When Pamela stops resisting and appears to let her mind leave her body, the man will feel cheated, and visit fresh atrocities upon her. He will place a sharp blade across her cheek as he enters her, and slash jagged scars into her eyelid and earlobe. He will cut through the epidermis of her face down to the jaw-bone. He will drop the blade in his ecstasy and his fingers, scrabbling and clawing at her skin, will find the puncture wound and tear at her face, as though removing old wallpaper from a damp wall.
The skin will hang from her jaw like veal.
A winter will enter Pamela soon. Parts of her will simply cease to operate. Neural pathways will lock themselves. The best parts of her will die.
Later, Mr Jardine’s men will find her at the roadside: naked, blood-soaked. Even the strongest of them will feel heat prickling at their eyes and a coldness in their guts. Mr Jardine will cry for the first time since Alison was born, and despatch death.
Nine months from now, Pamela will give birth to a son. She will not cry out during labour. She will save her tears for the moment he is plucked from her embrace, and given to the lady from the agency. She will cry then, until her soul is dry, and then never again. A week later, she will
stuff tissues into her mouth until she chokes to death.
Then her benefactor will sell her son.
TWENTY-ONE
Lower Drayton Lane, Portsmouth
10.58 p.m.
Adam sits at Grace’s kitchen table, his coat still on, both hands wrapped around the mug of coffee that Grace has insisted he drink. The mug is unpleasantly hot against his skin, but has no desire to release it. He listens to the faint sound of Grace’s lullaby as she shushes Tilly and strokes her to sleep in the Little Mermaid bedroom upstairs. His phone keeps pinging with messages from Zara. He can’t find any words to reply with.

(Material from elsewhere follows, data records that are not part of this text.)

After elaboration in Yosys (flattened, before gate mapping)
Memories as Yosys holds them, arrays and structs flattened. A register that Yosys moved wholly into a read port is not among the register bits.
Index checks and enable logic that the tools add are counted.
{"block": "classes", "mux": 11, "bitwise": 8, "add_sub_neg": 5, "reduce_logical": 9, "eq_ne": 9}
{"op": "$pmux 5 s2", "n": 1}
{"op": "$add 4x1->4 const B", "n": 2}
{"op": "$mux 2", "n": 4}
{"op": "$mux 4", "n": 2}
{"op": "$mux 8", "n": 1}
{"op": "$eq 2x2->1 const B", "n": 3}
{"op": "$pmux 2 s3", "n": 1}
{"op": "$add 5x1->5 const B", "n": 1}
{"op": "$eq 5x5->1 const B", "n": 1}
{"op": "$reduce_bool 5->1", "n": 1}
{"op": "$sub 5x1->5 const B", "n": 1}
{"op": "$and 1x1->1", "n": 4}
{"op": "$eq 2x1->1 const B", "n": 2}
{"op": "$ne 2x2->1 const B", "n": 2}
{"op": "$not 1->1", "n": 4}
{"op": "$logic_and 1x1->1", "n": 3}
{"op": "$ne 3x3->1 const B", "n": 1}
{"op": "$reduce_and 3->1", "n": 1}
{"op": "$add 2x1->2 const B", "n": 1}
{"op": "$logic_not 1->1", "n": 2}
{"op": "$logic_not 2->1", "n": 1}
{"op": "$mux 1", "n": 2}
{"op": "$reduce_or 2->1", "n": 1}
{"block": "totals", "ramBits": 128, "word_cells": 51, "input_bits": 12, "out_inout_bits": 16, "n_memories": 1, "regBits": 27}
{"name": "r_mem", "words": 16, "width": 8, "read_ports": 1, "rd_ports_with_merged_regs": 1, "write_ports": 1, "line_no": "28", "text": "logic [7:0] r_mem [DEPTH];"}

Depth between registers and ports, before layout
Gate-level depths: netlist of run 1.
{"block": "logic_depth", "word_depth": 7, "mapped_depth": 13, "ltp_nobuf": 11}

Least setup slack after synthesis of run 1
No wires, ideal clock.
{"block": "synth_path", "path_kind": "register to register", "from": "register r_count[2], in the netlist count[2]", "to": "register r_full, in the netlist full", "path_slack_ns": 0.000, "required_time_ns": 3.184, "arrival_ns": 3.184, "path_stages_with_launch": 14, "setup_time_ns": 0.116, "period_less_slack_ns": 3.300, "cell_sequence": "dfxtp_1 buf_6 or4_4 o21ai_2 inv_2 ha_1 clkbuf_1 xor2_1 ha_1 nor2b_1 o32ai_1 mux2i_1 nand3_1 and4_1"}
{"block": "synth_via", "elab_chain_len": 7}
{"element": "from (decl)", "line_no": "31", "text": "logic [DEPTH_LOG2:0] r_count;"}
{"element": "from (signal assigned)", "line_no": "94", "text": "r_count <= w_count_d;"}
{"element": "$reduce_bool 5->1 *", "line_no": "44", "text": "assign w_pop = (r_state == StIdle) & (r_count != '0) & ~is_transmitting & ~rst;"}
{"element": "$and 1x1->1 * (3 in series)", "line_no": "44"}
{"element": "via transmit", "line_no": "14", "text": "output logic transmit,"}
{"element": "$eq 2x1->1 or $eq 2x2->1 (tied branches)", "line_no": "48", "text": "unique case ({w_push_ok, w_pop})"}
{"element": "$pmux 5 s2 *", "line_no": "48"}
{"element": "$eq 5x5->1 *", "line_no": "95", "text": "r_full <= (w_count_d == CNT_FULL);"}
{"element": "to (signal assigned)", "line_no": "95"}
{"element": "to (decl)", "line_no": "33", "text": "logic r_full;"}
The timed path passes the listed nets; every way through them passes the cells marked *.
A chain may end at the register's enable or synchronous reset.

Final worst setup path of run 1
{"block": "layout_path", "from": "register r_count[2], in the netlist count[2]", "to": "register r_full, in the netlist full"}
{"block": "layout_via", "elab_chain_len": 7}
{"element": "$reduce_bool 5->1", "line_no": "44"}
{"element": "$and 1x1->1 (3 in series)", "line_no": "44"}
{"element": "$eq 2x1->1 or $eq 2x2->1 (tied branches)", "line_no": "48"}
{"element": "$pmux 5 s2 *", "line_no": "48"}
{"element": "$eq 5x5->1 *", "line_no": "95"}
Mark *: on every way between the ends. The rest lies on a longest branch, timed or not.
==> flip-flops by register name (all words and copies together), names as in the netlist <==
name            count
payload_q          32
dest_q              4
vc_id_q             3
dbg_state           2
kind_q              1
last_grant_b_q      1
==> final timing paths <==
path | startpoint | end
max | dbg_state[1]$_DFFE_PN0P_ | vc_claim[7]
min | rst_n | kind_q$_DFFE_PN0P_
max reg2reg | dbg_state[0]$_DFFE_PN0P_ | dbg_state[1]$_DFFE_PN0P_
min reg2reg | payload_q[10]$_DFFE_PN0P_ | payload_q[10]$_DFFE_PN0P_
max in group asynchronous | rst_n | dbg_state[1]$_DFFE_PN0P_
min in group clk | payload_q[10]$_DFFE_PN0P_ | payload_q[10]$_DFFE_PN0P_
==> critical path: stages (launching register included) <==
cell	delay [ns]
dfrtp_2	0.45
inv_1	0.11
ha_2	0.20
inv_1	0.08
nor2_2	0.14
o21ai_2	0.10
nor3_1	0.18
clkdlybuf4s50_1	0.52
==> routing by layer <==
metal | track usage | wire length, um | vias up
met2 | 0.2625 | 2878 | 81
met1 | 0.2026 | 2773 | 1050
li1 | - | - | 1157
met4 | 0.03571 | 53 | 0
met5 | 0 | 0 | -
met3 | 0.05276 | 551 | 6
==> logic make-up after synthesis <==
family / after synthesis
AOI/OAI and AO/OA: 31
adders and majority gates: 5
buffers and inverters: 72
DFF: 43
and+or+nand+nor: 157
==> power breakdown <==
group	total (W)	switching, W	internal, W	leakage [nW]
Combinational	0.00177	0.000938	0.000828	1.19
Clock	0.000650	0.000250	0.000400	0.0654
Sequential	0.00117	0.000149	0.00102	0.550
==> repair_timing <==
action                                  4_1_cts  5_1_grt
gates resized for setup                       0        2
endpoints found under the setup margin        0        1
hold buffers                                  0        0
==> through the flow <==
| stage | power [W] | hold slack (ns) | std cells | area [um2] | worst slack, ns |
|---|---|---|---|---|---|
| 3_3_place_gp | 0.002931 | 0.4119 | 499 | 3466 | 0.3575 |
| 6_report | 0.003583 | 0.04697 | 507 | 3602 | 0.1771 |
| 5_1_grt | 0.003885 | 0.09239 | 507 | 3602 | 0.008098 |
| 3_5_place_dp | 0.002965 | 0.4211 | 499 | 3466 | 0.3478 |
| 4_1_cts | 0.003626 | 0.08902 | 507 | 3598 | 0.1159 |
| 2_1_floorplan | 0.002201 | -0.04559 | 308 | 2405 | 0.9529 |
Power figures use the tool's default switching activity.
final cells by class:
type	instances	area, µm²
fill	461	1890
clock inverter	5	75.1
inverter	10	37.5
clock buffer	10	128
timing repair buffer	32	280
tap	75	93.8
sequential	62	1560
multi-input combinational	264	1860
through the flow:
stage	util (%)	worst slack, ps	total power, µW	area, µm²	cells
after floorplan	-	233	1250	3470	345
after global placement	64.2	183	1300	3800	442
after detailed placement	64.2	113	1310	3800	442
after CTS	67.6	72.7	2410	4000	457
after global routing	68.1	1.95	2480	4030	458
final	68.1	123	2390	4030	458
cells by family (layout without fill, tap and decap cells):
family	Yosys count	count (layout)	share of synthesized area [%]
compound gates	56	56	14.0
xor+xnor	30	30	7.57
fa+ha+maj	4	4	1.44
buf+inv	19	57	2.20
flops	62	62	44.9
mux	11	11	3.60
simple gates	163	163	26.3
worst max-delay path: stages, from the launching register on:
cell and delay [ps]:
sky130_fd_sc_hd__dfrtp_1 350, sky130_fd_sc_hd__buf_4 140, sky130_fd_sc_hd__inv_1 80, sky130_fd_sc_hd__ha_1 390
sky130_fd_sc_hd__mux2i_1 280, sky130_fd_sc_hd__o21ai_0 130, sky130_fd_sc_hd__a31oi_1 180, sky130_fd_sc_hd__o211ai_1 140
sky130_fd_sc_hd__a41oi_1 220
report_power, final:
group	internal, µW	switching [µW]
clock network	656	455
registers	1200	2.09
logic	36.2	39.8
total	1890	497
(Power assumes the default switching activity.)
File: src/rtl/cnt_sched_pkg.sv
// rtl/cnt_sched_pkg.sv - shared counter state constants and scheduler state encoding
package cnt_sched_pkg;

    // Embedded 2-bit counter states
    localparam logic [1:0] S0 = 2'd0;
    localparam logic [1:0] S1 = 2'd1;
    localparam logic [1:0] S2 = 2'd2;
    localparam logic [1:0] S3 = 2'd3;

    // Scheduler states
    typedef enum logic [1:0] {
        IDLE  = 2'd0,
        ALIGN = 2'd1,
        RUN   = 2'd2
    } sched_state_t;

endpackage

File: src/rtl/cnt_lap_sched_fsm_counter.sv
// rtl/cnt_lap_sched_fsm_counter.sv - free-running 2-bit counter S0->S1->S2->[S3 if in]->S0
module fsm_counter
    import cnt_sched_pkg::*;
(
    input  logic       clk,
    input  logic       rstn,
    input  logic       in,
    output logic [1:0] count
);

    logic [1:0] count_q;
    logic [1:0] count_d;

    // Next-state: S3 is only visited when 'in' is high while in S2
    always_comb begin
        count_d = S0;
        case (count_q)
            S0:      count_d = S1;
            S1:      count_d = S2;
            S2:      count_d = in ? S3 : S0;
            S3:      count_d = S0;
            default: count_d = S0;
        endcase
    end

    // State register
    always_ff @(posedge clk or negedge rstn) begin
        if (!rstn) begin
            count_q <= S0;
        end else begin
            count_q <= count_d;
        end
    end

    assign count = count_q;

endmodule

It’s dark in the kitchen, lit only by the dim bulb of the extractor fan above the oven. He wishes it were brighter, but knows that if the room were light, he would long for dark.
Footsteps grow louder, and Grace comes into the kitchen. She has put her pyjamas on, to convince Tilly it is bedtime, and is wearing a grey, Snoopy-motif outfit underneath her black dressing gown.
‘Dead to the world. Snoring like a docker.’
She starts clucking as she busies herself picking up Tilly’s toys and moving dirty plates onto the draining board. She looks at Adam intermittently, smiling, in case he should turn his head and catch her looking. He does not look up. He simply stares into his coffee, and watches the galaxies of cream swirl on its surface.
He is thinking of Alison Jardine. He’d expected her to be hard as nails. Had expected her to order that he strip to his underwear before she would even consider sharing confidences with him. Had thought that she would be difficult to read: face inscrutable as a dinner plate. Instead she had spoken to him as if they were old friends. She spoke as if she owed him an explanation. At times, he had felt that she was talking to somebody else, her words directed at some other figure, somewhere just outside his peripheral vision, watching and listening and passing judgments as they sat on the stone bench and watched the rain and told one another how they had spent the past thirty-six years.